Assume $\cap_{\alpha\in I}C_\alpha=\varnothing$, then for open subsets of $C$ which we denote $U_\alpha=C\setminus C_\alpha$ we have $\cup_{\alpha\in I}U_\alpha=C$. Since $C$ is compact, we have finite collection $\{\alpha_1,\ldots,\alpha_n\}\subset I$ such that $C=U_{\alpha_1}\cup\ldots\cup U_{\alpha_n}$. Taking complements we get that $C_{\alpha_1}\cap\ldots C_{\alpha_n}=\varnothing$. Contradiction, so $\cap_{\alpha\in I}C_\alpha\neq\varnothing$
A family of sets with the finite intersection property is said to be centred; for convenience I will use that term.
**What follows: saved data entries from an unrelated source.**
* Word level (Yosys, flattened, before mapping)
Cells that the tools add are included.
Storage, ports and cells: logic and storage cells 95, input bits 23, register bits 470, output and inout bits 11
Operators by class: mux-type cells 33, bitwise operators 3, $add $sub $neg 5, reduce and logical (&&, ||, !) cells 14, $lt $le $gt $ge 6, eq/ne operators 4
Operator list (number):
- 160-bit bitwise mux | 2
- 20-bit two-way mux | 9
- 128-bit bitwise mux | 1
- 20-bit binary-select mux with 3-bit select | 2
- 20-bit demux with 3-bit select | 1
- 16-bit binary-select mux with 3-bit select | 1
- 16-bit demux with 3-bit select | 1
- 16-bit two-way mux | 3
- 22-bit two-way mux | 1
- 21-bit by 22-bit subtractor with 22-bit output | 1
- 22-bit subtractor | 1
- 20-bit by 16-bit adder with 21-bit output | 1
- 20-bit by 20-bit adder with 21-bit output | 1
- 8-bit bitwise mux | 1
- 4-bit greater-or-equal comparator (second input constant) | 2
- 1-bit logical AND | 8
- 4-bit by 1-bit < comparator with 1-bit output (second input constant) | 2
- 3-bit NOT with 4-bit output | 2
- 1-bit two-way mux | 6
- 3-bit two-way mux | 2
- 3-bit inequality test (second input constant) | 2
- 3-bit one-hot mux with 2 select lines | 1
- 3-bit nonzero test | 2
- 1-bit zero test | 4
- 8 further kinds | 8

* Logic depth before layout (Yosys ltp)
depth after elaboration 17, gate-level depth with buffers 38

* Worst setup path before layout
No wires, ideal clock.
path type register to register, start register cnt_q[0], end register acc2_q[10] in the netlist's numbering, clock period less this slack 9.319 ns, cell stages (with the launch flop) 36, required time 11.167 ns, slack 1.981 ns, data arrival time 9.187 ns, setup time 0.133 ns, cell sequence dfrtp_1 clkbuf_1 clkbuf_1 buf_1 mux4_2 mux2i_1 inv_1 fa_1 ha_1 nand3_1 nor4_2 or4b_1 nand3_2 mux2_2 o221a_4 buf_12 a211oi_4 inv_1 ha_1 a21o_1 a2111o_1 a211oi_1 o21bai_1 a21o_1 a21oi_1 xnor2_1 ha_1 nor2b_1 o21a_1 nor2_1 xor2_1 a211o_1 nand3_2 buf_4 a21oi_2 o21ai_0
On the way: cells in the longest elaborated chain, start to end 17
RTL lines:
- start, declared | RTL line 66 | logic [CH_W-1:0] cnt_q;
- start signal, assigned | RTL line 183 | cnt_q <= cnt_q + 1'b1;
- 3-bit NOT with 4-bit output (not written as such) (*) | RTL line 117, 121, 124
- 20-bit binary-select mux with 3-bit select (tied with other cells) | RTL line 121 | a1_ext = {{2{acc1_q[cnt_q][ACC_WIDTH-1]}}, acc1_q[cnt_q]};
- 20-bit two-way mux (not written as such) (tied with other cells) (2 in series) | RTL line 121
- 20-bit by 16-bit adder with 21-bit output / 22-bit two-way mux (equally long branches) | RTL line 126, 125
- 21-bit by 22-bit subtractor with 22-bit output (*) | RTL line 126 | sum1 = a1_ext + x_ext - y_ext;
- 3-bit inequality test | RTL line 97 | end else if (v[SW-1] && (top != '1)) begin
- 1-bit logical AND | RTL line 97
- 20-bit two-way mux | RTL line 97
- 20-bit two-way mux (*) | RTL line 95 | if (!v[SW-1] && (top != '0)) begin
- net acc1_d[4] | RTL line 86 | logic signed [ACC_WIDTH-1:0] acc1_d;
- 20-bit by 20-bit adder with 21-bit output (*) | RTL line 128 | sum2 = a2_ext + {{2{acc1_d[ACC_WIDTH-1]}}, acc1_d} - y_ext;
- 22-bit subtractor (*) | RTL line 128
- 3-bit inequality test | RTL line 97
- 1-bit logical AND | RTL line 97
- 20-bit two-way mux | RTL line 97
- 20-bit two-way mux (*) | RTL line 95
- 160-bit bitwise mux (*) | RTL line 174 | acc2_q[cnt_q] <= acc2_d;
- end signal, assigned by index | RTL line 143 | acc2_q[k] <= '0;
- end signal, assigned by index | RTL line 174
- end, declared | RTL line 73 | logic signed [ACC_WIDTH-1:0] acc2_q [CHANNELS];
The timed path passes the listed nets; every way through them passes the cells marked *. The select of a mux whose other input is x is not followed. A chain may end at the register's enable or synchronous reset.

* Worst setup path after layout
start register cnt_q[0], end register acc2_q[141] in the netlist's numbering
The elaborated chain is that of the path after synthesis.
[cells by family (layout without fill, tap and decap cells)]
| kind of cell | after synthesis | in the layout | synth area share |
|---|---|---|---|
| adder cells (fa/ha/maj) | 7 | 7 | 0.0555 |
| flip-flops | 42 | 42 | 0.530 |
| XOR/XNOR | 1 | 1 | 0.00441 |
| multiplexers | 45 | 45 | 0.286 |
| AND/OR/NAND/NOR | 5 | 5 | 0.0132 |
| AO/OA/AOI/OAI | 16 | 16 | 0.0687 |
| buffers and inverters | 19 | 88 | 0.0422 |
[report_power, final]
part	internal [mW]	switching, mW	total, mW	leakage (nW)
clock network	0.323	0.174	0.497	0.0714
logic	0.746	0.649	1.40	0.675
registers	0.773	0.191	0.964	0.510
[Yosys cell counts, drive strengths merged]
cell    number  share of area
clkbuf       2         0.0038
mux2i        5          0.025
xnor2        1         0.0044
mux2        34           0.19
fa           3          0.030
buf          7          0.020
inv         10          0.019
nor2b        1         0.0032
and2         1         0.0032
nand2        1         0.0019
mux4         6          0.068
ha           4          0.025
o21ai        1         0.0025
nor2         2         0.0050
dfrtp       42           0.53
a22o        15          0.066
Dan Ma’s proof is not by contradiction. He wants to prove that if every centred family of closed sets in $X$ has non-empty intersection, then $X$ is compact. To do this, he proves the contrapositive: if $X$ is not compact, then $X$ has a centred family of closed sets whose intersection is empty. This is logically equivalent to the desired implication.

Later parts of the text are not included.